The LNM rate (16.6%) in overall grade 3 population is around twice higher than that of grade 1&2 (9.4%). patients over 70 years old in grade 1&2 group presented with highest LNM rate. There is no obvious difference among these age subgroups of grade 3. EEC G3 patients with any of the following risk factors including LVSI, CSI, AI, or MI, the risk of LNM would increase by 3 to 5 folds (Table 1).

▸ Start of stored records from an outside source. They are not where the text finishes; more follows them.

===== config.mk =====
export PLATFORM = sky130hd
export DESIGN_NAME = mdc_ctrl_status
export DESIGN_NICKNAME = d
export VERILOG_FILES = /design/src/mdc_pkg.sv /design/src/mdc_fail_window.sv /design/src/mdc_ctrl_status.sv
export VERILOG_INCLUDE_DIRS = /design/src /design/src/src
export SDC_FILE = /design/constraint.sdc
export NUM_CORES = 1
export LEC_CHECK = 0
export ABC_CLOCK_PERIOD_IN_PS = 4140
export BUFFER_PORTS_ARGS = -buffer_cell sky130_fd_sc_hd__buf_2
export CORE_MARGIN = 2
export CORE_UTILIZATION = 50
export DETAILED_ROUTE_END_ITERATION = 6
export GPL_TIMING_DRIVEN = 0
export PLACE_DENSITY = 0.71
export SLEW_MARGIN = 15
export SYNTH_ARGS = -nofsm -noshare
export SYNTH_HDL_FRONTEND = slang
export SYNTH_SLANG_ARGS = --single-unit
export TNS_END_PERCENT = 5

===== constraint.sdc =====
create_clock -name i_sys_clk -period 4.14 [get_ports i_sys_clk]
set_input_delay 0.207 -clock i_sys_clk [delete_from_list [all_inputs] [get_ports i_sys_clk]]
set_output_delay 0.207 -clock i_sys_clk [all_outputs]
set_load 0.01 [all_outputs]

===== src/mdc_map.svh =====
// Register map, field positions and reset values of the demodulator control bank
// Contract
// - Control state machine runs only while control_enable holds 1.
// - control_state reads 00 idle, 01 frame sync, 10 mux frame, 11 frozen.
// - Mask bits 0 to 2 at 0 force their control outputs low.
// - Mask bit 5 at 1 forces averager full-length signal to 1.
// - Mask bit 4 at 0 blocks frozen to mux-frame-locked transition.
// - Mask bit 3 at 0 blocks frozen to frame-sync-locked transition.
// - Both bits 0: frozen left only by disable or init trigger.
// - Init trigger write of 1 reinitializes machine unless already idle.
// - Initialization also restarts frame synchronizer and coarse frequency estimator.
// - Frozen entered after threshold run of consecutive locked mux frames, reset 0x18.
// - Output mean amplitude readable as unsigned 8-bit in 1/256 units.
// - Output clip rate readable as 8-bit fraction in 1/256 units.
// - NCO increment readable as 17-bit two's complement value.
// - Fine frequency part readable as separate 17-bit two's complement value.
// - Failed acquisition detections counted in 12 bits per observation interval.
// - Current weighted peak correlation inside window readable in 7 bits.
// - Position of that peak inside window readable in 11 bits.
// - Max and min correlation readable for inside and outside window.
// - Observation interval is a count of 7.2 ms multicarrier frames.
`ifndef MDC_MAP_SVH
`define MDC_MAP_SVH

`define MDC_A_FAIL_LO     16'h0144
`define MDC_A_FAIL_HI     16'h0145
`define MDC_A_MAX_IN      16'h0147
`define MDC_A_MAX_OUT     16'h0149
`define MDC_A_MIN_IN      16'h014b
`define MDC_A_MIN_OUT     16'h014d
`define MDC_A_PARITY      16'h014f
`define MDC_A_PEAK        16'h0150
`define MDC_A_PEAK_POS_LO 16'h0151
`define MDC_A_PEAK_POS_HI 16'h0152
`define MDC_A_SHIFT_LO    16'h0153
`define MDC_A_SHIFT_HI    16'h0154
`define MDC_A_JUMP_LO     16'h0155
`define MDC_A_JUMP_HI     16'h0156
`define MDC_A_NCO_LO      16'h0160
`define MDC_A_NCO_MID     16'h0161
`define MDC_A_NCO_HI      16'h0162
`define MDC_A_FINE_LO     16'h0170
`define MDC_A_FINE_MID    16'h0171
`define MDC_A_FINE_HI     16'h0172
`define MDC_A_ENABLE      16'h0180
`define MDC_A_MASK        16'h0181
`define MDC_A_INIT        16'h0182
`define MDC_A_THRESH      16'h0183
`define MDC_A_STATE       16'h0184
`define MDC_A_MEAN        16'h0190
`define MDC_A_CLIP        16'h0191

`define MDC_RST_ENABLE    1'h0
`define MDC_RST_MASK      6'h1f
`define MDC_RST_THRESH    8'h18

`define MDC_MB_RESTART    0
`define MDC_MB_HOLD       1
`define MDC_MB_TIMEOUT    2
`define MDC_MB_TO_FS      3
`define MDC_MB_TO_MUX     4
`define MDC_MB_AVG        5

`endif


===== src/mdc_pkg.sv =====
// Types shared by the demodulator control bank
package mdc_pkg;
	typedef enum logic [1:0] {
		MDC_IDLE,
		MDC_FS_LOCKED,
		MDC_MUX_LOCKED,
		MDC_FROZEN
	} mdc_state_type;
endpackage


===== src/mdc_fail_window.sv =====
// Failed acquisition-sequence counter over a programmable frame interval
`timescale 1ns/1ps
`default_nettype none
module mdc_fail_window #(
	parameter int FAIL_W = 12
)(
	input  wire logic              i_sys_clk,
	input  wire logic              i_rst_n,
	input  wire logic              i_frame_start,
	input  wire logic              i_fail,
	input  wire logic [11:0]       i_interval_len,
	output logic      [FAIL_W-1:0] o_fail_count
);
	logic [11:0]       frame_cnt_r;
	logic [FAIL_W-1:0] fail_cnt_r;
	logic [FAIL_W-1:0] fail_inc;
	logic              interval_end;

	// Saturate rather than wrap so a bad interval never reads as a good one
	assign fail_inc = (i_fail && !(&fail_cnt_r)) ? fail_cnt_r + FAIL_W'(1) : fail_cnt_r;
	// A length of 0 behaves as 1 frame
	assign interval_end = i_frame_start && (13'(frame_cnt_r) + 13'd1 >= 13'(i_interval_len));

	always_ff @(posedge i_sys_clk or negedge i_rst_n)
	begin
		if (!i_rst_n)
			frame_cnt_r <= 12'h000;
		else if (interval_end)
			frame_cnt_r <= 12'h000;
		else if (i_frame_start)
			frame_cnt_r <= frame_cnt_r + 12'h001;
	end

	always_ff @(posedge i_sys_clk or negedge i_rst_n)
	begin
		if (!i_rst_n)
		begin
			fail_cnt_r   <= '0;
			o_fail_count <= '0;
		end
		else if (interval_end)
		begin
			o_fail_count <= fail_inc;
			fail_cnt_r   <= '0;
		end
		else
			fail_cnt_r <= fail_inc;
	end
endmodule
`default_nettype wire


===== src/mdc_ctrl_status.sv =====
// Demodulator control state machine and its byte-wide register bank
`timescale 1ns/1ps
`default_nettype none
`include "mdc_map.svh"
module mdc_ctrl_status
	import mdc_pkg::*;
(
	input  wire logic        i_sys_clk,
	input  wire logic        i_rst_n,
	input  wire logic [15:0] i_reg_addr,
	input  wire logic        i_reg_wr,
	input  wire logic        i_reg_rd,
	input  wire logic [7:0]  i_reg_wdata,
	output logic      [7:0]  o_reg_rdata,
	input  wire logic        i_fs_locked,
	input  wire logic        i_tdm_frame,
	input  wire logic        i_tdm_locked,
	input  wire logic        i_mc_frame_start,
	input  wire logic        i_amss_fail,
	input  wire logic [11:0] i_interval_len,
	input  wire logic        i_corr_valid,
	input  wire logic        i_corr_inside,
	input  wire logic [6:0]  i_corr_value,
	input  wire logic [10:0] i_corr_pos,
	input  wire logic [11:0] i_history_shift,
	input  wire logic [10:0] i_window_jump,
	input  wire logic [16:0] i_nco_step,
	input  wire logic [16:0] i_fine_freq,
	input  wire logic [7:0]  i_mean_amp,
	input  wire logic [7:0]  i_clip_rate,
	input  wire logic        i_avg_full_len,
	output logic             o_sync_restart_output_gate,
	output logic             o_freq_hold_output_gate,
	output logic             o_timeout_disable_gate,
	output logic             o_avg_full_len,
	output logic             o_frame_sync_init,
	output logic             o_coarse_freq_init,
	output logic      [1:0]  o_control_state
);

	mdc_state_type state_r;
	mdc_state_type state_nxt;
	logic          enable_r;
	logic [5:0]    mask_r;
	logic [7:0]    thresh_r;
	logic [7:0]    lock_cnt_r;
	logic          lock_reach;
	logic          init_req;
	logic          parity_r;
	logic [6:0]    peak_r;
	logic [10:0]   peak_pos_r;
	logic [11:0]   shift_r;
	logic [10:0]   jump_r;
	logic [16:0]   nco_r;
	logic [16:0]   fine_r;
	logic [7:0]    mean_r;
	logic [7:0]    clip_r;
	logic [11:0]   fail_count;
	logic [7:0]    rd_nxt;

	function automatic logic [7:0] mdc_pick(input logic [23:0] v, input logic [1:0] idx);
		mdc_pick = v[{idx, 3'b000} +: 8];
	endfunction

	function automatic logic wr_hit(input logic [15:0] a);
		wr_hit = i_reg_wr && (i_reg_addr == a);
	endfunction

	// Init acts on the write itself; the trigger byte is not stored and reads 0
	assign init_req = wr_hit(`MDC_A_INIT) && i_reg_wdata[0];

	always_ff @(posedge i_sys_clk or negedge i_rst_n)
	begin
		if (!i_rst_n)
		begin
			enable_r <= `MDC_RST_ENABLE;
			mask_r   <= `MDC_RST_MASK;
			thresh_r <= `MDC_RST_THRESH;
		end
		else
		begin
			if (wr_hit(`MDC_A_ENABLE))
				enable_r <= i_reg_wdata[0];
			if (wr_hit(`MDC_A_MASK))
				mask_r <= i_reg_wdata[5:0];
			if (wr_hit(`MDC_A_THRESH))
				thresh_r <= i_reg_wdata;
		end
	end

	// Run counted from the first locked frame after reaching mux-frame lock
	assign lock_reach = (9'(lock_cnt_r) + 9'd1) >= 9'(thresh_r);

	always_comb
	begin
		state_nxt = state_r;
		unique case (state_r)
			MDC_IDLE:
				if (i_fs_locked)
					state_nxt = MDC_FS_LOCKED;
			MDC_FS_LOCKED:
				if (!i_fs_locked)
					state_nxt = MDC_IDLE;
				else if (i_tdm_frame && i_tdm_locked)
					state_nxt = MDC_MUX_LOCKED;
			MDC_MUX_LOCKED:
				if (!i_fs_locked)
					state_nxt = MDC_IDLE;
				else if (i_tdm_frame && !i_tdm_locked)
					state_nxt = MDC_FS_LOCKED;
				else if (i_tdm_frame && lock_reach)
					state_nxt = MDC_FROZEN;
			MDC_FROZEN:
				if (mask_r[`MDC_MB_TO_FS] && !i_fs_locked)
					state_nxt = MDC_FS_LOCKED;
				else if (mask_r[`MDC_MB_TO_MUX] && i_tdm_frame && !i_tdm_locked)
					state_nxt = MDC_MUX_LOCKED;
		endcase
		// Disable and init override every transition, including a held frozen state
		if (!enable_r || init_req)
			state_nxt = MDC_IDLE;
	end

	always_ff @(posedge i_sys_clk or negedge i_rst_n)
	begin
		if (!i_rst_n)
			state_r <= MDC_IDLE;
		else
			state_r <= state_nxt;
	end

	always_ff @(posedge i_sys_clk or negedge i_rst_n)
	begin
		if (!i_rst_n)
			lock_cnt_r <= 8'h00;
		else if (state_nxt != MDC_MUX_LOCKED || state_r != MDC_MUX_LOCKED)
			lock_cnt_r <= 8'h00;
		else if (i_tdm_frame && i_tdm_locked && !(&lock_cnt_r))
			lock_cnt_r <= lock_cnt_r + 8'h01;
	end

	always_ff @(posedge i_sys_clk or negedge i_rst_n)
	begin
		if (!i_rst_n)
		begin
			o_frame_sync_init  <= 1'b0;
			o_coarse_freq_init <= 1'b0;
		end
		else
		begin
			o_frame_sync_init  <= init_req && state_r != MDC_IDLE;
			o_coarse_freq_init <= init_req && state_r != MDC_IDLE;
		end
	end

	always_ff @(posedge i_sys_clk or negedge i_rst_n)
	begin
		if (!i_rst_n)
		begin
			o_sync_restart_output_gate <= 1'b0;
			o_freq_hold_output_gate    <= 1'b0;
			o_timeout_disable_gate     <= 1'b0;
			o_avg_full_len             <= 1'b0;
			o_control_state            <= 2'h0;
		end
		else
		begin
			o_sync_restart_output_gate <= enable_r && state_r == MDC_IDLE
				&& mask_r[`MDC_MB_RESTART];
			o_freq_hold_output_gate    <= state_r == MDC_FROZEN && mask_r[`MDC_MB_HOLD];
			o_timeout_disable_gate     <= state_r != MDC_IDLE && mask_r[`MDC_MB_TIMEOUT];
			o_avg_full_len             <= i_avg_full_len || mask_r[`MDC_MB_AVG];
			o_control_state            <= 2'(state_r);
		end
	end

	always_ff @(posedge i_sys_clk or negedge i_rst_n)
	begin
		if (!i_rst_n)
			parity_r <= 1'b0;
		else if (i_mc_frame_start)
			parity_r <= !parity_r;
	end

	// Live observations; a multi-byte read is not atomic across its bytes
	always_ff @(posedge i_sys_clk or negedge i_rst_n)
	begin
		if (!i_rst_n)
		begin
			shift_r <= 12'h000;
			jump_r  <= 11'h000;
			nco_r   <= 17'h00000;
			fine_r  <= 17'h00000;
			mean_r  <= 8'h00;
			clip_r  <= 8'h00;
		end
		else
		begin
			shift_r <= i_history_shift;
			jump_r  <= i_window_jump;
			nco_r   <= i_nco_step;
			fine_r  <= i_fine_freq;
			mean_r  <= i_mean_amp;
			clip_r  <= i_clip_rate;
		end
	end

	// Peak inside the window restarts at each frame boundary
	always_ff @(posedge i_sys_clk or negedge i_rst_n)
	begin
		if (!i_rst_n)
		begin
			peak_r     <= 7'h00;
			peak_pos_r <= 11'h000;
		end
		else if (i_corr_valid && i_corr_inside && (i_mc_frame_start || i_corr_value > peak_r))
		begin
			peak_r     <= i_corr_value;
			peak_pos_r <= i_corr_pos;
		end
		else if (i_mc_frame_start)
			peak_r <= 7'h00;
	end

	// Index 0 tracks inside the window, index 1 outside; latched per frame
	for (genvar g = 0; g < 2; g++)
	begin : g_win
		logic       hit;
		logic [6:0] run_max_r;
		logic [6:0] run_min_r;
		logic [6:0] rd_max_r;
		logic [6:0] rd_min_r;

		assign hit = i_corr_valid && (i_corr_inside == (g == 0));

		always_ff @(posedge i_sys_clk or negedge i_rst_n)
		begin
			if (!i_rst_n)
			begin
				run_max_r <= 7'h00;
				run_min_r <= 7'h7f;
				rd_max_r  <= 7'h00;
				rd_min_r  <= 7'h00;
			end
			else if (i_mc_frame_start)
			begin
				rd_max_r  <= run_max_r;
				rd_min_r  <= run_min_r;
				run_max_r <= hit ? i_corr_value : 7'h00;
				run_min_r <= hit ? i_corr_value : 7'h7f;
			end
			else if (hit)
			begin
				if (i_corr_value > run_max_r)
					run_max_r <= i_corr_value;
				if (i_corr_value < run_min_r)
					run_min_r <= i_corr_value;
			end
		end
	end

	mdc_fail_window #(
		.FAIL_W (12)
	) i_mdc_fail_window (
		.i_sys_clk      (i_sys_clk),
		.i_rst_n        (i_rst_n),
		.i_frame_start  (i_mc_frame_start),
		.i_fail         (i_amss_fail),
		.i_interval_len (i_interval_len),
		.o_fail_count   (fail_count)
	);

	always_comb
	begin
		rd_nxt = 8'h00;
		unique case (i_reg_addr)
			`MDC_A_FAIL_LO:     rd_nxt = mdc_pick(24'(fail_count), 2'd0);
			`MDC_A_FAIL_HI:     rd_nxt = mdc_pick(24'(fail_count), 2'd1);
			`MDC_A_MAX_IN:      rd_nxt = {1'b0, g_win[0].rd_max_r};
			`MDC_A_MAX_OUT:     rd_nxt = {1'b0, g_win[1].rd_max_r};
			`MDC_A_MIN_IN:      rd_nxt = {1'b0, g_win[0].rd_min_r};
			`MDC_A_MIN_OUT:     rd_nxt = {1'b0, g_win[1].rd_min_r};
			`MDC_A_PARITY:      rd_nxt = {7'h00, parity_r};
			`MDC_A_PEAK:        rd_nxt = {1'b0, peak_r};
			`MDC_A_PEAK_POS_LO: rd_nxt = mdc_pick(24'(peak_pos_r), 2'd0);
			`MDC_A_PEAK_POS_HI: rd_nxt = mdc_pick(24'(peak_pos_r), 2'd1);
			`MDC_A_SHIFT_LO:    rd_nxt = mdc_pick(24'(shift_r), 2'd0);
			`MDC_A_SHIFT_HI:    rd_nxt = mdc_pick(24'(shift_r), 2'd1);
			`MDC_A_JUMP_LO:     rd_nxt = mdc_pick(24'(jump_r), 2'd0);
			`MDC_A_JUMP_HI:     rd_nxt = mdc_pick(24'(jump_r), 2'd1);
			`MDC_A_NCO_LO:      rd_nxt = mdc_pick(24'(nco_r), 2'd0);
			`MDC_A_NCO_MID:     rd_nxt = mdc_pick(24'(nco_r), 2'd1);
			`MDC_A_NCO_HI:      rd_nxt = mdc_pick(24'(nco_r), 2'd2);
			`MDC_A_FINE_LO:     rd_nxt = mdc_pick(24'(fine_r), 2'd0);
			`MDC_A_FINE_MID:    rd_nxt = mdc_pick(24'(fine_r), 2'd1);
			`MDC_A_FINE_HI:     rd_nxt = mdc_pick(24'(fine_r), 2'd2);
			`MDC_A_ENABLE:      rd_nxt = {7'h00, enable_r};
			`MDC_A_MASK:        rd_nxt = {2'h0, mask_r};
			`MDC_A_THRESH:      rd_nxt = thresh_r;
			`MDC_A_STATE:       rd_nxt = {6'h00, 2'(state_r)};
			`MDC_A_MEAN:        rd_nxt = mean_r;
			`MDC_A_CLIP:        rd_nxt = clip_r;
			default:            rd_nxt = 8'h00;
		endcase
	end

	always_ff @(posedge i_sys_clk or negedge i_rst_n)
	begin
		if (!i_rst_n)
			o_reg_rdata <= 8'h00;
		else if (i_reg_rd)
			o_reg_rdata <= rd_nxt;
	end
endmodule
`default_nettype wire


==> impl.org <==
** Global routing
- GRT Overall Usage :: 26.6%
- First-pass GRT wire length :: between 40 and 50 mm
- Initial antenna violation count :: 3
- The total overflow left after global routing is 0.
- Largest net degree at the start of global routing :: 94
- The via count of the first global-routing pass is around 8900.

** Timing
- Clock period minus worst slack :: 3700 ps
- Slew Limit Headroom :: 28.8%
- Timing-limited maximum frequency :: roughly 0.27 GHz
- Count of final max-slew check failures :: 0
- Of the available clock period, the critical path in the final layout requires about 89%.
- Clock skew on the completed layout was measured at about 13 ps.
- Sum Neg Setup Slack :: 0 ps
- Least-Margin Pin Slew :: 1060 ps
- Setup violations remaining at the end of the flow were counted as 0.
- Hold Fails Final Rpt :: 0
- The tightest hold path in the finished design has a slack of between 10 and 15 ps.
- RSZ-0062 raised after global routing :: no

** Placement
- Detailed placement finished with a half-perimeter wire length of 21.4 mm.
- IO buf count :: about 150
- Gpl congestion :: around 0.94
- DP Cell Count :: roughly 1400

** Final layout
- From synthesis to final layout, the design area changed by 27.4%.
- Proportion of layout cells with a drive suffix above 1 :: between 20 and 30%
- For this run, the share of the core covered by cells in the final layout is between 60% and 70%.
- For this run, the post-layout net count is about 1400.
- Once layout is complete, the cells apart from fillers number between 1500 and 2000.

** Worst setup path
- WP buf/inv :: 1
- Critical Path, Cell by Cell :: ha_1, and3_1, and3_1, and3_1, nand3_1, xnor2_1, ha_1, o21ai_0, a21oi_1, a311oi_1, o22ai_2, clkbuf_1, nor2_1, a21oi_1
- The critical path in this run is classified as reg -> reg.
- Worst path required time :: about 4500 ps
- The most critical setup path has its endpoint at i_mdc_fail_window.o_fail_count[5].
- By instance count, the cell type seen most on the critical path is and3_1.
- R2R depth :: 14
- Data arrival time of the worst path :: just over 4000 ps
- On the worst path, the slowest cell contributes a delay of 480 ps.
- Cell with the largest stage delay on the worst path :: a311oi_1
- Crit-path leading delay family :: compound AO/OA/AOI/OAI gates
- Maximum net fanout on the critical path :: 10
- The startpoint identified for the worst register-to-register timing path is i_mdc_fail_window.frame_cnt_r[0].
- STA classifies the critical path endpoint as a flip-flop.
- The most critical setup path has its startpoint at i_mdc_fail_window.frame_cnt_r[0].
- The worst setup path is launched from a flip-flop.
- Critical Path Stages :: 14
- Setup slack on the worst reg-to-reg path comes out at 440 ps.
- In this run the critical register-to-register path is captured at i_mdc_fail_window.o_fail_count[5].

** CTS
- The clock passes through at most 3 buffers.
- Cts repair resizes :: 0
- The root buffer cell chosen for the clock tree is clkbuf_16.
- Inserted Clock Buffers :: 25
- In this run the number of H-tree levels came out at 1.
- TritonCTS clock tree :: built
- Clock slew at reported path FFs :: 60 ps
- Clock latency on the worst-skew pair, taken at its later pin, is ~540 ps.
- Clock sink count :: ~220

** Synthesis
- Primary flip-flop cell chosen by synthesis mapping :: dfrtp_1
- Average instance area after synthesis :: roughly 11 um2
- Cell type with the largest total area after synthesis :: dfrtp_1
- Number of enable flip-flop cells after synthesis :: 0
- For this run, the number of Yosys warnings is 0.
- In the synthesized netlist, the number of instances is 958.
- Most frequent cell after synthesis :: dfrtp_1
- The synthesized netlist devotes under 10% of its cell area to adder and majority cells.
- The synthesized netlist devotes about 16% of its cell area to compound gates.
- Largest family of logic cells by synthesized area :: compound AO/OA/AOI/OAI gates
- The synthesized netlist devotes approximately 14% of its cell area to simple gates.
- Synthesis instantiated 69 different standard cells from the library.
- Of the synthesized area, sequential elements account for around 51%.
- In the synthesized netlist the async set-or-reset flop fraction comes to 100%.
- Multiplexer fraction of the synthesized cell area :: under 10%
- When the netlist entered floorplanning its net count stood at between 1000 and 1500.
- Share of Yosys cell area claimed by the top area cell type :: between 40 and 50%
- In the post-synthesis netlist, the biggest area contributors are dfrtp_1 (46%), ha_1 (6.4%), dfstp_2 (5.0%).
- Xor and xnor area share after synthesis :: between 2 and 2.5%
- Register bit total from synthesis :: roughly 220
- Leading cell types by count after synthesis :: dfrtp_1 (203), inv_1 (74), nor2_1 (74), ha_1 (56), mux2_2 (48)
- After synthesis the cells add up to 10900 um2.

** Route
- Routed wire length per instance :: 20.3 um
- Post-route antenna net violation count :: 0
- Per-cell via count in the routed design :: ~5.8
- Drt initial violations :: 699
- Drt first pass iters :: 5
- Vias after detailed routing :: just under 9000
- Detailed-route wire length :: 31.2 mm
- Drt drc :: 0

** Floorplanning
- The core region is about 22000 um2.
- Placement row count :: 54
- Initial standard-cell utilization of the core :: about half
- The floorplan step set the die width to 152 um.
- Die height :: between 150 and 200 um
- The floorplan step defined a die boundary enclosing 23100 um2.
- I/O Pins :: ~160

** Power
- The analysis attributes to cell leakage a power of 6.51 nW.
- In this run the power density over the cells is about 420 nW/um2.
- VDD sags by at most 0.383 mV.

** Flow run
- Number of maximum-capacitance violations :: 0

** Worst hold path
- Type of the tightest min-delay check :: in -> reg

** Outcome
- The run finished with clean final reports.
-- stage by stage --
step                      power, W  instance area (um2)  worst slack [ps]
after global placement     0.00355                12100              -975
after CTS                  0.00587                13900               435
after detailed placement   0.00360                12100               480
after global routing       0.00611                13900               146
after floorplan            0.00324                10900              1030
final                      0.00586                13900               437
-- kinds of logic after synthesis --
| logic type | count (synthesis) |
|---|---|
| buffers and inverters | 104 |
| xor gates and xnor gates | 31 |
| AOI/OAI and AO/OA | 223 |
| DFF | 224 |
| and+or+nand+nor | 266 |
| adders and majority gates | 56 |
| muxes | 54 |
-- cell usage in the layout, fill, tap and decap left out, drive strengths merged, types with 5 or more instances in the layout --
cell type and count:
inv 78, o21a 5, xor2 21, o21ai 42, a22oi 20, nor2b 5
a222oi 11, a22o 35, nand2b 17, nor4 10, dfrtp 203, and3 11
buf 164, mux2i 6, nand4 19, a2bb2oi 10, or3 8, a21o 11
nor3 30, a32o 7, mux2 48, or2 5, nand2 38, a21oi 29
nand3 30, clkbuf 51, ha 56, a221oi 17, clkinv 8, nor2 74
xnor2 10, dlygate4sd3 99, o221a 6, dfstp 21
-- where the power goes --
part	internal [W]	switching (W)
Clock	0.00123	0.000985
Sequential	0.00249	0.000224
Combinational	0.000454	0.000477
Total	0.00418	0.00169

After adjusted for age, parametrium involvement and tumor size in multivariate analysis, we found LVSI, AI and CSI were independent risk factors for LNM (Adjusted OR=3.45, 5.83, 8.93; 95% CI 1.12-10.64, 1.52-22.35, 2.85-28.00 respectively) in EEC G3 cohort. LVSI, AI, MELF, MI (Adjusted OR=8.82, 3.40, 2.24, 5.02; 95% CI 4.88-15.96, 1.29-8.95, 1.28-3.93, 2.93-8.61, respectively) were independent risk factors among grade 1&2 cohort (Table 3). The overall population presented with similar trends with grade 1&2 subgroup (Adjusted OR=6.95, 3.21, 2.67, 4.30;95% CI 4.12-11.72, 1.51-6.81, 1.56-4.54, 2.66-6.94, respectively) (Table 2). For our data, we observed tumor size increased the risk of LNM for grade 1&2 other than grade 3.